### [Dataset entries]
==> config.mk <==
export PLATFORM = sky130hd
export DESIGN_NAME = fit_policy_block_allocator_core
export DESIGN_NICKNAME = d
export VERILOG_FILES = /design/src/rtl/fpba_pkg.sv /design/src/rtl/fpba_ctrl.sv /design/src/rtl/fpba_datapath.sv /design/src/rtl/fit_policy_block_allocator_core.sv
export SDC_FILE = /design/constraint.sdc
export NUM_CORES = 1
export LEC_CHECK = 0
export BUFFER_PORTS_ARGS = -buffer_cell sky130_fd_sc_hd__buf_2
export CORE_AREA = 4 4 293 295
export DETAILED_ROUTE_END_ITERATION = 10
export DIE_AREA = 0 0 297 299
export PLACE_DENSITY = 0.71
export SLEW_MARGIN = 20
export SYNTH_ARGS = -nofsm -noshare
export SYNTH_HDL_FRONTEND = slang
export SYNTH_HIERARCHICAL = 1
export SYNTH_SLANG_ARGS = --single-unit
==> constraint.sdc <==
create_clock -name clk -period 9.2 [get_ports clk]
set_input_delay 1.38 -clock clk [delete_from_list [all_inputs] [get_ports clk]]
set_output_delay 1.38 -clock clk [all_outputs]
set_load 0.02 [all_outputs]
==> src/rtl/fpba_pkg.sv <==
package fpba_pkg;

    // Request kinds carried on the input tuser bit.
    localparam logic REQ_LOAD  = 1'b0;
    localparam logic REQ_ALLOC = 1'b1;

    // Configuration register indexes.
    localparam logic CFG_FIT_POLICY  = 1'b0;
    localparam logic CFG_BLOCK_COUNT = 1'b1;

    localparam int CFG_DATA_W  = 7;
    localparam int SLOT_W      = 6;
    localparam int SIZE_PORT_W = 16;

    localparam logic [CFG_DATA_W-1:0] BLOCK_COUNT_RESET = 7'd64;

    typedef enum logic [1:0] {
        FIT_FIRST = 2'd0,
        FIT_NEXT  = 2'd1,
        FIT_BEST  = 2'd2,
        FIT_WORST = 2'd3
    } fit_policy_t;

    typedef struct packed {
        logic load_wr;     // store a block size from the input request
        logic scan_init;   // latch an allocate request and set up the scan
        logic scan_issue;  // read the next table entry
        logic commit;      // write back the chosen block and load the result
    } fpba_cmd_t;

    typedef struct packed {
        logic count_zero;  // no block in use
        logic last_issue;  // the read issued this cycle is the last one
        logic out_busy;    // result register still holds an untaken result
    } fpba_sts_t;

endpackage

### [Required action]
Give back exactly the lines from the beginning of the records through the line containing "localparam logic REQ_ALLOC = 1'b1;", and only those.

### [Final answer]
==> config.mk <==
export PLATFORM = sky130hd
export DESIGN_NAME = fit_policy_block_allocator_core
export DESIGN_NICKNAME = d
export VERILOG_FILES = /design/src/rtl/fpba_pkg.sv /design/src/rtl/fpba_ctrl.sv /design/src/rtl/fpba_datapath.sv /design/src/rtl/fit_policy_block_allocator_core.sv
export SDC_FILE = /design/constraint.sdc
export NUM_CORES = 1
export LEC_CHECK = 0
export BUFFER_PORTS_ARGS = -buffer_cell sky130_fd_sc_hd__buf_2
export CORE_AREA = 4 4 293 295
export DETAILED_ROUTE_END_ITERATION = 10
export DIE_AREA = 0 0 297 299
export PLACE_DENSITY = 0.71
export SLEW_MARGIN = 20
export SYNTH_ARGS = -nofsm -noshare
export SYNTH_HDL_FRONTEND = slang
export SYNTH_HIERARCHICAL = 1
export SYNTH_SLANG_ARGS = --single-unit
==> constraint.sdc <==
create_clock -name clk -period 9.2 [get_ports clk]
set_input_delay 1.38 -clock clk [delete_from_list [all_inputs] [get_ports clk]]
set_output_delay 1.38 -clock clk [all_outputs]
set_load 0.02 [all_outputs]
==> src/rtl/fpba_pkg.sv <==
package fpba_pkg;

    // Request kinds carried on the input tuser bit.
    localparam logic REQ_LOAD  = 1'b0;
    localparam logic REQ_ALLOC = 1'b1;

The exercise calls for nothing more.